Williams v The Queen

Case

[2020] NZCA 666

18 December 2020 at 9 am


IN THE COURT OF APPEAL OF NEW ZEALAND

I TE KŌTI PĪRA O AOTEAROA

 CA537/2020
 [2020] NZCA 666

BETWEEN

JOHN ALLAN WILLIAMS
Applicant

AND

THE QUEEN
Respondent

Court:

French, Whata and Mander JJ

Counsel:

Applicant in person
S E Trounson for Respondent

Judgment:
(On the papers)

18 December 2020 at 9 am

JUDGMENT OF THE COURT

The application for leave to appeal is declined.

____________________________________________________________________

REASONS OF THE COURT

(Given by French J)

  1. Mr Williams was convicted following a judge-alone trial in the District Court of a charge of intentionally obstructing a police officer.[1] Judge Gibson sentenced him to a term of imprisonment of two months.[2]  Mr Williams appealed to the High Court where Wylie J dismissed his appeal against conviction but reduced the sentence from two months’ imprisonment to one month’s imprisonment.[3]

    [1]Police v Williams [2020 NZDC 11463; and Summary Offences Act 1981, s 23(a).

    [2]Police v Williams [2020] NZDC 11349.

    [3]Williams v Police [2020] NZHC 2142 [High Court decision].

  2. Mr Williams now seeks leave to appeal to this Court.  Leave is required because it would be a second appeal.[4]  The proposed appeal is against both conviction and sentence. 

    [4]Criminal Procedure Act 2011, ss 237(1) and 253(1).

  3. In a minute dated 6 October 2020, Brown J directed the application for leave was to be heard on the papers.

Background

  1. The case has its genesis in an incident at a police traffic checkpoint.  A constable stopped the vehicle Mr Williams was driving for the purposes of administering a breath screening test using a passive breath testing device.  There was an argument.  According to the police evidence, Mr Williams disputed the constable’s right to require him to do that.  He refused to wind his window down fully (it was open a few centimetres) and became abusive.  When another police sergeant repeated the request to wind down the window and Mr Williams again refused, the sergeant broke the car window and forcibly removed Mr Williams from the car.
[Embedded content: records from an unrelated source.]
File: config.mk
export PLATFORM = sky130hd
export DESIGN_NAME = imem_loader
export DESIGN_NICKNAME = d
export VERILOG_FILES = /design/src/rtl/mips_pkg.sv /design/src/rtl/imem_loader_assembler.sv /design/src/rtl/imem_loader.sv
export SDC_FILE = /design/constraint.sdc
export NUM_CORES = 1
export LEC_CHECK = 0
export CORE_MARGIN = 10
export CORE_UTILIZATION = 35
export CTS_BUF_LIST = sky130_fd_sc_hd__clkbuf_2
export DETAILED_ROUTE_END_ITERATION = 8
export PLACE_DENSITY = 0.6
export SETUP_SLACK_MARGIN = 0.05
export SLEW_MARGIN = 20
export SYNTH_ARGS = -nofsm -noshare
export SYNTH_HDL_FRONTEND = slang
export SYNTH_SLANG_ARGS = --single-unit
File: constraint.sdc
create_clock -name i_clk_w -period 2.05 [get_ports i_clk_w]
set_input_delay 0.5125 -clock i_clk_w [delete_from_list [all_inputs] [get_ports i_clk_w]]
set_output_delay 0.5125 -clock i_clk_w [all_outputs]
set_load 0.02 [all_outputs]
File: src/rtl/mips_pkg.sv
// Shared MIPS system definitions: IMEM geometry, data widths and the
// loader state encoding used by imem_loader.
package mips_pkg;

    localparam int IMEM_DEPTH     = 64;
    localparam int IMEM_ADDR_W    = 6;
    localparam int BYTE_W         = 8;
    localparam int INSTR_W        = 32;
    localparam int BYTES_PER_WORD = INSTR_W / BYTE_W;

    typedef enum logic [2:0] {
        IDLE,
        COUNT,
        DATA,
        WRITE,
        CHECK,
        DONE,
        ERROR
    } loader_state_e;

endpackage

File: src/rtl/imem_loader_assembler.sv
// Byte-to-word assembler for the IMEM loader: collects bytes MSB first,
// tracks the byte position inside the word and keeps a running XOR of
// every accepted byte.
module imem_loader_assembler
    import mips_pkg::*;
(
    input  logic               clk,
    input  logic               rst,
    input  logic               clr,
    input  logic               accept,
    input  logic [BYTE_W-1:0]  data_byte,
    output logic               word_ready,
    output logic [INSTR_W-1:0] word,
    output logic [BYTE_W-1:0]  checksum
);

    localparam int SHIFT_W = INSTR_W - BYTE_W;
    localparam int IDX_W   = $clog2(BYTES_PER_WORD);
    localparam logic [IDX_W-1:0] LAST_IDX = IDX_W'(BYTES_PER_WORD - 1);

    // Only the first three bytes need storage; the fourth is taken
    // straight from the input on the cycle it is accepted.
    logic [SHIFT_W-1:0] shift_q;
    logic [IDX_W-1:0]   idx_q;
    logic [BYTE_W-1:0]  csum_q;

    // Shift in accepted bytes, advance the byte index and fold into the checksum.
    always_ff @(posedge clk) begin
        // NOTE: state registers use non-blocking assignments so every flop
        // samples the pre-edge values regardless of statement order.
        if (rst || clr) begin
            shift_q <= '0;
            idx_q   <= '0;
            csum_q  <= '0;
        end else if (accept) begin
            shift_q <= {shift_q[SHIFT_W-BYTE_W-1:0], data_byte};
            idx_q   <= idx_q + IDX_W'(1);
            csum_q  <= csum_q ^ data_byte;
        end
    end

    assign word_ready = accept && (idx_q == LAST_IDX);
    assign word       = {shift_q, data_byte};
    assign checksum   = csum_q;

endmodule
  2. Mr Williams was then taken to a police station where he returned a zero reading for his breath test.

  3. Police charged him with resisting a constable in the execution of his duty under s 23 of the Summary Offences Act 1981.  Despite Mr William’s objection, that charge was subsequently amended by leave at the close of evidence in the District Court to a charge of intentionally obstructing a constable under that same section.[5]

Grounds of the proposed appeal against conviction

[5]Police v Williams [2020] NZDC 11507.

  1. Mr Williams seeks to advance several arguments in this Court:[6]
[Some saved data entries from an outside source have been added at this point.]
[config.mk]
export PLATFORM = sky130hd
export DESIGN_NAME = textmode_ctrl
export DESIGN_NICKNAME = d
export VERILOG_FILES = /design/src/rtl/textmode_ctrl.sv
export SDC_FILE = /design/constraint.sdc
export NUM_CORES = 1
export LEC_CHECK = 0
export ABC_AREA = 1
export CAP_MARGIN = 20
export CORE_MARGIN = 2
export CORE_UTILIZATION = 69
export DETAILED_ROUTE_END_ITERATION = 6
export DONT_BUFFER_PORTS = 1
export PLACE_DENSITY = 0.85
export RECOVER_POWER = 100
export SLEW_MARGIN = 5
export SYNTH_ARGS = -nofsm -noshare
export SYNTH_HDL_FRONTEND = slang
export SYNTH_SLANG_ARGS = --single-unit
[constraint.sdc]
create_clock -name clk_sys -period 3.91 [get_ports clk_sys]
set_input_delay 0.782 -clock clk_sys [delete_from_list [all_inputs] [get_ports clk_sys]]
set_output_delay 0.782 -clock clk_sys [all_outputs]
set_load 0.05 [all_outputs]
[src/rtl/textmode_ctrl.sv]
// rtl/textmode_ctrl.sv - text-buffer write-port arbiter with clear/scroll engine
module textmode_ctrl #(
    parameter int TEXT_W = 84,
    parameter int TEXT_H = 24,
    parameter int ADDRW  = 11,
    parameter int WORDW  = 32
) (
    input  logic             clk_sys,
    input  logic             rst_sys,
    input  logic             cpu_we,
    input  logic [ADDRW-1:0] cpu_addr,
    input  logic [WORDW-1:0] cpu_din,
    output logic             cpu_ready,
    input  logic             cmd_clear,
    input  logic             cmd_scroll,
    input  logic [WORDW-1:0] fill_word,
    output logic             busy,
    output logic             done,
    output logic             ram_we,
    output logic [ADDRW-1:0] ram_waddr,
    output logic [WORDW-1:0] ram_wdata,
    output logic             ram_re,
    output logic [ADDRW-1:0] ram_raddr,
    input  logic [WORDW-1:0] ram_rdata
);
    localparam int N = TEXT_W * TEXT_H;
    localparam int M = TEXT_W * (TEXT_H - 1);
    localparam logic [ADDRW:0]   N_EXT  = (ADDRW+1)'(N);
    localparam logic [ADDRW-1:0] LAST_A = ADDRW'(N - 1);
    localparam logic [ADDRW-1:0] M_A    = ADDRW'(M);
    localparam logic [ADDRW-1:0] M_LAST = ADDRW'(M - 1);
    localparam logic [ADDRW-1:0] W_A    = ADDRW'(TEXT_W);

    typedef enum logic [2:0] {
        S_IDLE, S_CLEAR, S_SC_RD, S_SC_WR, S_FILL, S_DONE
    } state_t;

    state_t           state_q, state_d;
    logic [ADDRW-1:0] addr_q, addr_d;
    logic [WORDW-1:0] fill_q, fill_d;
    logic             starved_q, starved_d;
    logic             eng_want, cpu_acc, eng_grant;

    // Outputs are forced quiet while reset is held so nothing reaches the RAM.
    always_comb begin
        eng_want  = (state_q == S_CLEAR) || (state_q == S_SC_WR) || (state_q == S_FILL);
        cpu_ready = !rst_sys && !(starved_q && eng_want);
        cpu_acc   = cpu_we && cpu_ready;
        eng_grant = !rst_sys && eng_want && !cpu_acc;

        ram_we    = 1'b0;
        ram_waddr = '0;
        ram_wdata = '0;
        if (cpu_acc) begin
            ram_we    = ({1'b0, cpu_addr} < N_EXT);
            ram_waddr = cpu_addr;
            ram_wdata = cpu_din;
        end else if (eng_grant) begin
            ram_we    = 1'b1;
            ram_waddr = addr_q;
            ram_wdata = (state_q == S_SC_WR) ? ram_rdata : fill_q;
        end

        ram_re    = !rst_sys && (state_q == S_SC_RD);
        ram_raddr = rst_sys ? '0 : addr_q + W_A;
        busy      = !rst_sys && (state_q != S_IDLE);
        done      = !rst_sys && (state_q == S_DONE);
    end

    always_comb begin
        state_d   = state_q;
        addr_d    = addr_q;
        fill_d    = fill_q;
        starved_d = eng_want && cpu_acc;
        case (state_q)
            S_IDLE: begin
                if (cmd_clear || cmd_scroll) begin
                    state_d = cmd_clear ? S_CLEAR : S_SC_RD;
                    addr_d  = '0;
                    fill_d  = fill_word;
                end
            end
            S_CLEAR, S_FILL: begin
                if (eng_grant) begin
                    if (addr_q == LAST_A) state_d = S_DONE;
                    else                  addr_d  = addr_q + 1'b1;
                end
            end
            S_SC_RD: state_d = S_SC_WR;
            S_SC_WR: begin
                // The RAM holds read data while ram_re is low, so a lost grant just waits here.
                if (eng_grant) begin
                    if (addr_q == M_LAST) begin
                        addr_d  = M_A;
                        state_d = S_FILL;
                    end else begin
                        addr_d  = addr_q + 1'b1;
                        state_d = S_SC_RD;
                    end
                end
            end
            S_DONE:  state_d = S_IDLE;
            default: state_d = S_IDLE;
        endcase
    end

    always_ff @(posedge clk_sys) begin
        if (rst_sys) begin
            state_q   <= S_IDLE;
            addr_q    <= '0;
            fill_q    <= '0;
            starved_q <= 1'b0;
        end else begin
            state_q   <= state_d;
            addr_q    <= addr_d;
            fill_q    <= fill_d;
            starved_q <= starved_d;
        end
    end
endmodule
    (a)Every New Zealander has the right to refuse all forms of alcohol testing except evidential blood/alcohol testing.

    (b)The High Court erred in finding that the police had a right to enforce the opening of the window when the window was clearly sufficiently open for effective communication.

    (c)The District Court and High Court erred in finding that the police had requested Mr Williams to undergo a breath screening test.

    (d)The late amendment of the charge occasioned a miscarriage of justice.

Analysis of the proposed conviction appeal

[6]For completeness, we note that in addition to the matters detailed in [7], Mr Williams has filed a set of submissions alleging police misconduct which he acknowledges is not directly related to the appeal.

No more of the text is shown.